Hello! Big palmtop. I always thought they were targeting the wrong audience because the thing was much bigger than the ones from HP. It also had an early touch screen keyboard. Oddly enough the only importer was a shop named Cardinale Touch.and they were based in the same neighborhood as Dell was. (In the beginning that is.) Funny bit of trivia there's still a discussion raging on Hack A Day regarding those palmtops. The writer during his salad days was a programmer who wrote lots of code for a strange looking PDA, it was a PCMCIA card, but it contained the intelligence of one, and was branded by the Roladex people. The discussions or comments portion contained people offering all sorts of discourse on the merits of the device he used a lot of, that HP one, and he described a scene which prompted it. Now if someone has both a Dell laptop from the same period as the handhelds, and that family of palmtops, any of the model names for a HP one, that Ethan mentions, then that would be worth a big heap of diamonds. (Also the power crystals of Star Trek's starships.) ----- Gregg C Levine gregg.drwho8@gmail.com "This signature fought the Time Wars, time and again." On Tue, Apr 13, 2021 at 4:15 PM Ethan O'Toole <telmnstr@757.org> wrote:
In my cases besides those examples of logic, I am trying to find a very old by the standards of today, but certainly appropriate for this list, handheld. It was designed either by, or for, the OEM behind Seiko, sometime during the early part of the 1990s, about the time two things happened, one was the sudden importance of being able to collect data via handhelds, that of barcodes, and that those bounders at Microsoft released their MSDOS6.22 to the embedded device market. That market did nothing with that OS as they were waiting to evolve for a different OS altogether. It would have been traveling with an SDK for the methods, and even an appropriate laptop since the thing used PCMCIA cards for storage of data.
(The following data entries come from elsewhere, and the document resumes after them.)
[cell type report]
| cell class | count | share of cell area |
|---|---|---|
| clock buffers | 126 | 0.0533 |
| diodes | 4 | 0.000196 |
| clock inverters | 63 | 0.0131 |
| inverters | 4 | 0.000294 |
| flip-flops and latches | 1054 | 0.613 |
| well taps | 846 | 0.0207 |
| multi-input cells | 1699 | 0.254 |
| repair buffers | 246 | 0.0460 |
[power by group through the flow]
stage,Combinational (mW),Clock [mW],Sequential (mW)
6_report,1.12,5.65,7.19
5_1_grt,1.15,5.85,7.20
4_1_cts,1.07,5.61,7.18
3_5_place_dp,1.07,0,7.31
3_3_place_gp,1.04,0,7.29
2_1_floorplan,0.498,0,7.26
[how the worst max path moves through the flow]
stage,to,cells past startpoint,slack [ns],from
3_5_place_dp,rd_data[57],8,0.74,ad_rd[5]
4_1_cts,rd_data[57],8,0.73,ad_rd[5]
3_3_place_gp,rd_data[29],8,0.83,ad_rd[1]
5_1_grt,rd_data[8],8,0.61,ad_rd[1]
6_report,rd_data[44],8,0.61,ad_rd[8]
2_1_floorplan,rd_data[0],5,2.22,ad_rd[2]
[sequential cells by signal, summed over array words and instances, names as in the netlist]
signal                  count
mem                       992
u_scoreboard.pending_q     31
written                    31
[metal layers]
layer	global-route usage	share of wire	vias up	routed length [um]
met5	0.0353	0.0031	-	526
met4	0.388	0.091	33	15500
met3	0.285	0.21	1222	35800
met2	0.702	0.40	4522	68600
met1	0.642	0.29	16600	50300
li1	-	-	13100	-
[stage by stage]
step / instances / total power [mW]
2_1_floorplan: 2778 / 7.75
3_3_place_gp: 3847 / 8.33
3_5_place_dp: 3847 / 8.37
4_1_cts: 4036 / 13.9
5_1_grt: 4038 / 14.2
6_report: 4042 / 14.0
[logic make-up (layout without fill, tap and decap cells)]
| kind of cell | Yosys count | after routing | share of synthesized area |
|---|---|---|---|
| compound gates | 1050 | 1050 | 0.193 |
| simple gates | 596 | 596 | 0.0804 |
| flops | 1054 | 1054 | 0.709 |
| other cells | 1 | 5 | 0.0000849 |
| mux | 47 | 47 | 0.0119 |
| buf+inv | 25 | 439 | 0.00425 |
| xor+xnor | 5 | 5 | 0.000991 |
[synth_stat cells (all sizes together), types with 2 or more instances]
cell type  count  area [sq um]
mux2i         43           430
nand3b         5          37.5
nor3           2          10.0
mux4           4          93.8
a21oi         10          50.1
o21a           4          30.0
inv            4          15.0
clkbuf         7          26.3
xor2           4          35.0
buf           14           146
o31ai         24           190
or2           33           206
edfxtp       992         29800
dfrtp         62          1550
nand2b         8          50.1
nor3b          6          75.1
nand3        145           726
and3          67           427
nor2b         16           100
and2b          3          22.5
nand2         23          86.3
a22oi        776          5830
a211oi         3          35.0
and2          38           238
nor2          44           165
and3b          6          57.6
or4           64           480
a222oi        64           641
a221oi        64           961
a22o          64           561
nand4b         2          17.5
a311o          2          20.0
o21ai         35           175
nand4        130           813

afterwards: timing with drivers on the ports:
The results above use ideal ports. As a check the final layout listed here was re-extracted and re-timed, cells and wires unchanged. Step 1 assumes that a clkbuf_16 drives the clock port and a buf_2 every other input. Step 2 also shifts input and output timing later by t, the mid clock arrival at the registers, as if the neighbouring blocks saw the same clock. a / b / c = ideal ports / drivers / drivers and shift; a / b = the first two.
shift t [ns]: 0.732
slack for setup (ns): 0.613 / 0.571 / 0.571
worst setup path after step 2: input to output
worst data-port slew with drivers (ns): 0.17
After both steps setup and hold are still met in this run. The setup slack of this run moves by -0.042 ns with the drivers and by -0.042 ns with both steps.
Source: an optimization exercise on an open RTL-to-GDS flow (aim: small area, a short achievable clock period and few clock cycles per item). Production flows keep margins and buffers that such runs may drop.
In this exercise RTL edits were held to simulation tests only and were not proved equivalent to the original.
No activity file was given, so power comes from the tool's default toggle rates.

Design canonical_huffman_bit_decoder, start of the top module:
module canonical_huffman_bit_decoder #(
  parameter int MAX_CODE_LENGTH = 16,
  parameter int MAX_SYMBOLS     = 256
) (
  input  logic              clk,
  input  logic              rst,
  input  logic              start,
  output logic              busy,
  input  chbd_pkg::opcode_t opcode,
  input  logic [4:0]        level,
  input  logic [7:0]        count,
  input  logic [7:0]        symbol_index,
  input  logic [7:0]        symbol,
  input  logic [8:0]        value_total,
  input  logic              bit_req,
  output logic              done,
  output chbd_pkg::status_t status,
  output logic [7:0]        decoded_symbol,
  output logic [4:0]        code_length
);
  logic [8:0]  in_tot;
  logic [15:0] in_p;
  always_comb begin
    in_tot = (value_total > 9'd256) ? 9'd257 : value_total;
    unique case (opcode)
      OP_COUNT:  in_p = {3'd0, level, count};
      OP_SYMBOL: in_p = {symbol_index, symbol};
      OP_FINISH: in_p = {7'd0, in_tot};
      default:   in_p = {15'd0, bit_req};
    endcase
  end
  logic        a_v;
  logic [2:0]  a_op;
  logic [15:0] a_p;
  logic        a_b;        
  logic        a_sym;      
  logic [15:0] a_wa_hi;    
  logic [15:0] a_wa_lo;
  logic        a_hold;
  logic        accept;
  assign accept = start && !busy;
  logic rst_q;
  always_ff @(posedge clk) rst_q <= rst;
  always_ff @(posedge clk) begin
    if (rst) begin
      a_v <= 1'b0;
    end else if (!a_hold) begin
      a_v <= accept;
    end
  end
  always_ff @(posedge clk) begin
    if (!busy) begin
      a_op <= opcode;
      a_p  <= in_p;
      a_b  <= bit_req;
    end
  end
  logic [7:0]  counts [NUM_LEN];
  logic        ready;
  logic [4:0]  k;        
  logic [8:0]  q;        
  logic        eq;       
  logic [8:0]  off;      
  logic [7:0]  r_cnt;    
  logic        r_lb;     
  logic        r_lv;     
  logic [8*MAX_SYMBOLS-1:0] sym_ram;    
  logic [7:0]               r1_pos;
  logic              w_busy;
  chbd_pkg::status_t w_st_status;
  logic              w_ofl;
  logic [11:0]       w_sum;
  logic [15:0]       w_free;
  logic [4:0]        w_longest;
  logic [3:0]        w_idx;
  logic              w_go_st;
  logic a_clear, a_count, a_symbol, a_finish, a_decode;
  always_comb begin
    a_clear  = a_v && (a_op == OP_CLEAR);
  ...
export LEC_CHECK = 0
export CAP_MARGIN = 20
export CORE_MARGIN = 2
export CORE_UTILIZATION = 40
export CTS_CLUSTER_DIAMETER = 80
export CTS_CLUSTER_SIZE = 24
export SLEW_MARGIN = 20
create_clock -name core_clock -period 9.0 [get_ports {clk}]
standard.sh (not shown) runs the stock make flow with config.mk's settings and CLKGATE_MAP_FILE= SYNTH_SCRIPT=/design/flow/synth_recipe.tcl, a recipe that flattens the netlist after the stock synthesis.
==> flow/flow/run.sh <==
#!/bin/bash
# The standard layout, with the timing repair aimed at a shorter period
# than the design's (a larger setup slack margin). The synthesis is the
# standard one, run unchanged; the SDC, floorplan and every other step are
# the standard flow's own. Each run's full output goes to a log file here; ORFS keeps
# each step's log under orfs/logs.
set -euo pipefail
MARGIN=5.8
bash standard.sh synth > synth.log 2>&1
bash standard.sh SETUP_SLACK_MARGIN=$MARGIN finish > layout.log 2>&1
The starting point produced a clean layout.
Testbench counts at the start, summed over its fixed seeds: cycles 92,206, items 91,490.
Rerun with:
--- a/flow/flow/run.sh
+++ b/flow/flow/run.sh
@@ -7,3 +7,3 @@
 set -euo pipefail
-MARGIN=5.8
+MARGIN=6.0
 bash standard.sh synth > synth.log 2>&1
--- a/flow/config.mk
+++ b/flow/config.mk
@@ -10,4 +10,4 @@
 export CORE_UTILIZATION = 40
-export CTS_CLUSTER_DIAMETER = 80
-export CTS_CLUSTER_SIZE = 24
+export CTS_CLUSTER_DIAMETER = 100
+export CTS_CLUSTER_SIZE = 30
 export SLEW_MARGIN = 20
=> The new run finished with timing, DRC and antenna clean. Critical path depth drops by 8. Sequential share of layout area climbs by 0.13 points. First-iteration DRC count drops by about 2%. Via count drops by 0.67%. Non-clock buffer count climbs by 10. Fmax climbs by 2.3%. Global-route usage climbs by 0.19 points. Sequential cell count does not change. Count of clock-buffer cells in the layout drops by 33. Register-to-register slack gets better by 0.30 ns. Setup slack gets better by 0.073 ns.

========
## build 14
canonical_huffman_bit_decoder, a different RTL version from the one above (not shown whole).
For scale: ~5100 cells after synthesis, roughly 2400 flip-flops, roughly 95000 um2 of cells after synthesis.
Settings: LEC_CHECK=0, CAP_MARGIN=20, CORE_MARGIN=2, CORE_UTILIZATION=50, CTS_CLUSTER_DIAMETER=100, CTS_CLUSTER_SIZE=30, SLEW_MARGIN=20; clock period 9.0 ns.
==> flow/flow/run.sh <==
#!/bin/bash
# The standard layout, with the timing repair aimed at a shorter period
# than the design's (a larger setup slack margin). The synthesis is the
# standard one, run unchanged; the SDC, floorplan and every other step are
# the standard flow's own. Each run's full output goes to a log file here; ORFS keeps
# each step's log under orfs/logs.
set -euo pipefail
MARGIN=6.0
bash standard.sh synth > synth.log 2>&1
bash standard.sh SETUP_SLACK_MARGIN=$MARGIN finish > layout.log 2>&1
Testbench counts of build 14, summed over its fixed seeds: cycles 92,214, items 91,490.
### build 14 -> build 18
# build 14
export LEC_CHECK = 0
export CAP_MARGIN = 20
export CORE_MARGIN = 2
export CORE_UTILIZATION = 50
export CTS_CLUSTER_DIAMETER = 100
export CTS_CLUSTER_SIZE = 30
export SLEW_MARGIN = 20
create_clock -name core_clock -period 9.0 [get_ports {clk}]
# build 18
export LEC_CHECK = 0
export CAP_MARGIN = 20
export CORE_MARGIN = 2
export CORE_UTILIZATION = 40
export CTS_CLUSTER_DIAMETER = 100
export CTS_CLUSTER_SIZE = 30
export SLEW_MARGIN = 20
create_clock -name core_clock -period 9.0 [get_ports {clk}]
Findings:
Having completed the whole flow, build 18 delivered a layout that passed the timing, design-rule and antenna checks.
Of the two candidates, build 14 has the better clock power and build 18 the worse one.
Comparing build 18 and build 14, the higher signed area change from the synthesized netlist to the final layout is on build 18.
Sort build 18 and build 14 by setup slack desc -> top: build 14
Against build 14, build 18 comes in 2000 um higher on HPWL after detailed placement.
[compare] base=build 14 new=build 18: post-layout instance area now sits higher, met1 wire length went down.
Diff build 18..build 14 | multiplexer area fraction after synthesis | unchanged
Relative to build 18, the following input files were edited for build 36:
# build 18
export LEC_CHECK = 0
export CAP_MARGIN = 20
export CORE_MARGIN = 2
export CORE_UTILIZATION = 40
export CTS_CLUSTER_DIAMETER = 100
export CTS_CLUSTER_SIZE = 30
export SLEW_MARGIN = 20
create_clock -name core_clock -period 9.0 [get_ports {clk}]
# build 36
export LEC_CHECK = 0
export CAP_MARGIN = 20
export CORE_MARGIN = 2
export CORE_UTILIZATION = 40
export CTS_CLUSTER_DIAMETER = 100
export CTS_CLUSTER_SIZE = 30
export PLACE_DENSITY = 0.72
export SLEW_MARGIN = 20
create_clock -name core_clock -period 9.0 [get_ports {clk}]
==> run summary <==
- Cell area of build 36 is on par with build 18.
- Max largest net degree at the start of global routing across build 36 and build 18: build 36
- Compared with build 18, in build 36 static leakage climbed about 0.44%, instance area at placement shows no meaningful change, HPWL reported at the end of detailed placement now sits lower, power went down by 130 uW.
- Looking at non-clock buffer count, build 36 sits about 2% higher than build 18 does.
- Sort build 36 and build 18 by met2 wire length, ascending, and build 36 comes first.
- Of build 36 and build 18, the higher fraction of the cycle the final worst path needs belongs to build 18.
This design comes from an exercise in tuning for small area and a short achievable clock period on the open sky130 flow, not from production work.
RTL that was checked went through simulation tests only; none was proved equivalent to the original.

==> flow/design.v (excerpt) <==
module lms_weight_updater #(
    parameter int unsigned NUM_TAPS   = lms_pkg::NUM_TAPS,
    parameter int unsigned WEIGHT_W   = lms_pkg::WEIGHT_W,
    parameter int unsigned MU_SHIFT   = lms_pkg::MU_SHIFT,
    parameter int unsigned LEAK_SHIFT = lms_pkg::LEAK_SHIFT
) (
    input  logic                        clk_in,
    input  logic                        rst_n_in,
    input  lms_pkg::sample_t            sample_in,
    input  logic                        sample_ready,
    input  lms_pkg::sample_t            error_in,
    input  logic                        error_ready,
    input  logic                        freeze_in,
    output logic signed [WEIGHT_W-1:0]  weight_out,
    output logic [$clog2(NUM_TAPS)-1:0] weight_idx_out,
    output logic                        weight_valid_out,
    output logic                        busy_out,
    output logic                        done_out,
    output logic                        overrun_out
);
    localparam int unsigned IDX_W = $clog2(NUM_TAPS);
    localparam int unsigned CNT_W = IDX_W + 1;
    localparam int unsigned QW    = 86;
    logic                       upd;         
    logic                       dn;          
    logic                       wz;          
    logic [CNT_W-1:0]           hist_n;      
    logic                       pend_valid;  
    logic                       samp_push;   
    lms_pkg::sample_t           samp_q;
    logic [7:0]                 e_one, e_two, e_neg;    
    logic signed [WEIGHT_W-1:0] ring [0:NUM_TAPS-1];
    logic                       start;
    logic                       last;
    logic                       buf_wr_en;
    lms_pkg::sample_t           buf_wr_data;
    logic                       hist_add;
    logic [IDX_W-1:0]           rd_base;
  ...
Size in the first run: ~3200 cells after synthesis, about 1400 flip-flops.
==> flow/config.mk <==
export PLATFORM = sky130hd
export DESIGN_NAME = lms_weight_updater
export DESIGN_NICKNAME = lms_weight_updater
export VERILOG_FILES = /design/flow/design.v
export SDC_FILE = /design/flow/constraint.sdc
export NUM_CORES = 4
export LEC_CHECK = 0
export CAP_MARGIN = 20
export CORE_MARGIN = 2
export CORE_UTILIZATION = 40
export SLEW_MARGIN = 20
==> flow/constraint.sdc <==
create_clock -name core_clock -period 14.0 [get_ports {clk_in}]
set_input_delay 2.8000 -clock core_clock [delete_from_list [all_inputs] [get_ports {clk_in}]]
set_output_delay 2.8000 -clock core_clock [all_outputs]
set_load 0.01 [all_outputs]
standard.sh (not shown) runs the stock make flow with config.mk's settings and CLKGATE_MAP_FILE= SYNTH_SCRIPT=/design/flow/synth_recipe.tcl, a recipe that flattens the netlist after the stock synthesis.
==> flow/flow/run.sh <==
#!/bin/bash
# The standard layout, with timing repair aimed well below the clock period.
set -euo pipefail
export SETUP_SLACK_MARGIN=10.5
bash standard.sh > flow.log 2>&1
The first run finished clean.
The totally sexy but possibly not very useful HP-95LX / 100LX / 200LX palmtops? They are DOS and IIRC had PCMCIA.
The Atari Portfolio (See Terminator 2 and Parker Lewis Can't Lose) also ran MS-DOS, is pretty sexy, but had no PCMCIA. It uses a Mitubishi BeCard (HudsonSoft?) for storage.
Those are the two that I know of that are MS-DOS. Was it a palmtop or a gun format? The HP's feel oh so nice.